Gli Stati dovrebbero presentare programmi concreti per avere accesso ai finanziamenti. L’Italia potrebbe avere 82 miliardi a fondo perduto e 91 a prestiti. Ci sarebbe ovviamente condizionalità. Non solo si dovrebbero destinare i finanziamenti ai programmi concordati ma dalle raccomandazioni al nostro Paese pubblicate dalla Commissione la settimana scorsa, l’Italia dovrebbe assicurare: a) politiche di bilancio tali da permettere una ripresa economica a medio termine e la sostenibilità del debito della pubblica amministrazione; b) aumentare gli investimenti pubblici e privati; c) migliorare il coordinamento tra Stato centrale e Regioni; d) rafforzare la sanità; e) sostenere la fasce deboli più colpite dalla crisi; f) mitigare la disoccupazione con politiche attive del lavoro; g) rafforzare istruzione e formazione a distanza tramite strumenti digitali; h) fare giungere liquidità all’economia reale soprattutto alla piccole e medie imprese ed alle imprese innovative; i) porre l’accento su investimenti “verdi” e digitali; e soprattutto l) migliorare l’efficienza del sistema giudiziario e  l’efficacia della pubblica amministrazione. Tutti obiettivi condivisibili e, peraltro, al centro di un’intervista del presidente del Consiglio, Giuseppe Conte, apparsa sul Corriere della Sera del 27 maggio poche ore prima della presentazione di Ursula von der Leyen al Pe.

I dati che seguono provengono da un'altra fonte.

[/design/flow/config.mk]
export PLATFORM = sky130hd
export DESIGN_NAME = customTimer
export DESIGN_NICKNAME = customTimer
export VERILOG_FILES = /design/flow/design.v
export SDC_FILE = /design/flow/constraint.sdc
export NUM_CORES = 4
export LEC_CHECK = 1
export CORE_AREA = 10 10 111 111
export DIE_AREA = 0 0 121 121
[/design/flow/run.sh]
#!/bin/bash
# OpenROAD 26Q1-2900-gdf79404cd8, Yosys 0.63+post, stock flow scripts
make -C /OpenROAD-flow-scripts/flow DESIGN_CONFIG=/design/flow/config.mk WORK_HOME=/design/flow/orfs finish
[/design/flow/constraint.sdc]
current_design customTimer

set clk_period 9.5
set clk_io_pct 0.2

create_clock -name clk0 -period $clk_period [get_ports {CLK}]

set non_clock_inputs [all_inputs -no_clocks]
set_input_delay [expr $clk_period * $clk_io_pct] -clock clk0 $non_clock_inputs
set_output_delay [expr $clk_period * $clk_io_pct] -clock clk0 [all_outputs]
[/design/flow/design.v]
`timescale 1ns / 1ps
module customTimer(
        input logic CLK,
        output logic tick
    );
    localparam int maxcount = 100000000;
    int unsigned counter = 0;
    always @(posedge CLK) begin
        if(counter == 1) begin
            tick = 0;
        end
        counter  = counter + 1;
        if(counter == maxcount) begin
            tick = 1;
            counter = 0;
        end         
    end
endmodule
==> flow_metrics.py <==
# Flow results
metrics = {
    "clock_network": {
        "tritoncts.num_buffers": 5,
        "cts_hold_buffers": 0,
        "htreeDepth": 2,
        "postCtsSetupBuffers": 0,
        "ctsResizeCount": 0,
        "cts_root_buf": "clkbuf_8",
        "cts_max_path_buffers": 2,
        "worstSkewPairLatency_ps": 280,
        "clkTransAtPathRegs_ps": 60,
        "cts_sinks": 33,
        "cts_tree": "yes",
    },
    "power": {
        "p_leak_uw": 0.000658,
        "power.density_mw_per_mm2": 120,
        "peakVddDrop_mv": 0.0331,
    },
    "global_route": {
        "grt_overflow": 0,
        "antenna_found_initial": 0,
        "grt_start_max_net_pins": 16,
        "grtUsageTotal_pct": 5.15,
        "grt_pass1_vias": 1381,
        "grt_pass1_wl_mm": 6.49,
    },
    "layout": {
        "final_design_area_no_fill_mm2": 0.00203,
        "fin_cells": 339,
        "mostFrequentLayoutCell": "dfxtp_1",
        "drive_above_1_share_pct": 5.83,
        "lay_top_cells": "dfxtp_1, nor2_1, nand4_1, xnor2_1, nand2_1",
        "fill_cells": 1066,
        "flop_area_um2": 661,
        "comb_area_mm2": 0.00109,
        "area_growth_pct": 9.69,
    },
    "worst_setup_path": {
        "cp_data_arrival_time_ps": 3800,
        "crit_buf_inv": 0,
        "cp_cell_sequence": "nand4_1 -> nor4_4 -> nand4_1 -> a2111o_1 -> or4_1 -> nor4b_4 -> nor2_1",
        "critPathRequiredTime_ps": 9630,
        "path_max_fanout": 15,
        "rr_worst_depth": 7,
        "critPathSlowestCell": "nor4b_4",
        "cpMostUsedCell": "nand4_1",
        "r2r_setup_slack_ps": 5830,
        "worstReg2RegEnd": "counter[8]",
        "r2r_start": "counter[2]",
        "crit_path_start_kind": "flop",
        "worst_setup_path_end_kind": "flop",
        "critPathKind": "flop to flop",
        "cp_slowest_stage_delay_ps": 790,
        "critical-path-top-delay-family": "simple AND/OR/NAND/NOR gates",
    },
    "final_timing": {
        "setup_violations": 0,
        "fin_crit_ps": 3670,
        "tns_ps": 0,
        "finalCritPeriodShare_pct": 38.6,
        "relSlewSlack_pct": 41.8,
        "finalHoldViolCount": 0,
        "clock_skew_ps": 3.83,
        "slew_violations": 0,
        "rsz0062_at_grt": "no",
        "fmax_ghz": 0.273,
        "tightest_slew_ps": 869,
    },
    "logic_synthesis": {
        "ff_type": "dfxtp_1",
        "netlist_area_mm2": 0.00185,
        "yosysWarningCount": 1,
        "edf_count": 0,
        "synth_cell_types": 43,
        "syn_inst": 215,
        "avgSynthCellArea_um2": 8.59,
        "ys_seq_share_pct": 35.8,
        "yosys_area_mm2": 0.00185,
        "ys_cells": 215,
        "ys_ff": 33,
        "async_flop_share_pct": 0,
    },
    "placed_design": {
        "dpl.hpwl_mm": 2.55,
        "portBuffers": 1,
        "place_area_mm2": 0.00194,
        "place_inst": 332,
        "gp_congestion": 0.851,
    },
    "flow_run": {
        "drv_cap": 0,
        "warnings": 26,
    },
    "routing": {
        "wl_per_cell_um": 10.9,
        "antennaDiodeCount": 0,
        "dr.first_iter.drc_count": 131,
        "first_pass_iters": 4,
        "wl_mm": 3.71,
        "vias": 1461,
        "vias_per_cell": 4.31,
        "postRouteAntennaNets": 0,
        "drc": 0,
    },
    "die": {
        "fp.coreArea_mm2": 0.00986,
        "fp_util_pct": 18.7,
        "ios": 2,
        "fp.dieW_um": 121,
        "rows": 36,
        "chipArea_mm2": 0.0146,
        "chipHeight_um": 121,
    },
    "run_status": {
        "status": "finished clean",
    },
    "worst_hold_path": {
        "holdCritStartpoint": "tick",
        "holdCritPathClass": "flop to flop",
        "hold_depth": 1,
        "hold_end": "tick",
    },
}
[layer usage]
layer / share of wire [%] / track usage (%) / wire [um]
met4: 1.4 / 0.980 / 52
met5: 0 / 0 / 0
met3: 4.9 / 0.897 / 181
met2: 43 / 7.48 / 1580
met1: 51 / 7.83 / 1890
[state kept, by name, summed over array words and instances, names as in the netlist]
signal	count
counter	32
tick	1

La presentazione è stata fatta al Pe e non ai leader dei 27 con il chiaro obiettivo di avere il supporto dell’assemblea e fare accettare un fondo più innovativo e di maggiore consistenza di quanto diversi Stati dell’Ue non vorrebbero accettare.

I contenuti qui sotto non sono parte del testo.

==> ./run.sh <==
#!/bin/bash
# OpenROAD 26Q1-2900-gdf79404cd8, Yosys 0.63+post, stock flow scripts
make -C /OpenROAD-flow-scripts/flow DESIGN_CONFIG=/design/flow/config.mk WORK_HOME=/design/flow/orfs finish
==> ./config.mk <==
export PLATFORM = sky130hd
export DESIGN_NAME = DataMemory
export DESIGN_NICKNAME = DataMemory
export VERILOG_FILES = /design/flow/design.v
export SDC_FILE = /design/flow/constraint.sdc
export NUM_CORES = 4
export LEC_CHECK = 1
export CORE_UTILIZATION = 50
==> ./constraint.sdc <==
current_design DataMemory

set clk_period 4.5
set clk_io_pct 0.2

create_clock -name clk0 -period $clk_period [get_ports {CLK}]

set non_clock_inputs [all_inputs -no_clocks]
set_input_delay [expr $clk_period * $clk_io_pct] -clock clk0 $non_clock_inputs
set_output_delay [expr $clk_period * $clk_io_pct] -clock clk0 [all_outputs]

C’è, quindi, tutto quel che ci si aspettava nel Next Generation Eu quale delineato al Pe? Non solamente, la trattativa inizia adesso. È tutt’altro che certo che i quattro Stati “rigoristi” (Austria, Paesi Bassi, Danimarca e Svezia) ed altri (ad esempio Polonia, Ungheria e Repubbliche Baltiche) si faranno convincere a dare la loro approvazione ad uno strumento più consistente e molto più orientato alle sovvenzioni a fondo perduto di quanto avrebbero voluto. È un negoziato in salita che non si chiuderà con il Consiglio dei Capi di Stato e di governo del 18-19 giugno. È difficile prevedere se i finanziamenti arriveranno prima della primavera 2021, nonostante l’uscita dal crisi richieda speditezza.

Il programma è, poi, timido sia dal lato della raccolta dei fondi sia della loro allocazione. Dagli Anni Settanta, la Commissione europea ha collocato più di una dozzina di obbligazioni comunitarie sui mercati privati. I ricavi furono distribuiti a Paesi in crisi: quattro di queste erano dirette ad aiutare l’Italia. Queste obbligazioni sono sempre state completamente rimborsate. Quindi, nella nuova tornata di ricorso al mercato per dare sostegno a Stati membri in difficoltà di innovazione ce ne è ben poca. Tanto più che si tratta di titoli trentennali molto simili a quelli emessi sia da Stati sia da grande imprese. Non c’è neanche lo sforzo di cercare di utilizzare titoli irredimibili quali quelli utilizzati nell’Ottocento ed ora visti da alcuni (ad esempio, Victor Haghani e James White nel lavoro Reviving a 19th Century Perspective on Financial Wellbeing) come uno strumento particolarmente utile per il finanziamento di Stati ad alto debito della pubblica amministrazione. Quattro economisti italiani – Massimo Amato (Bocconi), Everardo Belloni (Politecnico, Milano), Paolo Falbo (Università di Brescia), Lucio Gobbi (Università di Trento) hanno delineato una proposta intelligente da un paio di mesi all’attenzione delle autorità europee; non ce ne è traccia nel Next Generation EU che resta in una lunga tradizione di solidarietà e collaborazione europea.

La condizionalità se non declinata con obiettivi quantitativi specifici direttamente monitorabili, non solo da una parte terza, ma da tutti coloro che seguono (pur solamente dai media) la politica economica, resta una pia illusione all’acqua di rosa. Ma potrà innescare poco utili diatribe sia tra Italia e Ue sia tra varie parti politiche nel Belpaese.

Much Ado for Nothing (Molto rumor per nulla) come diceva Shakespeare.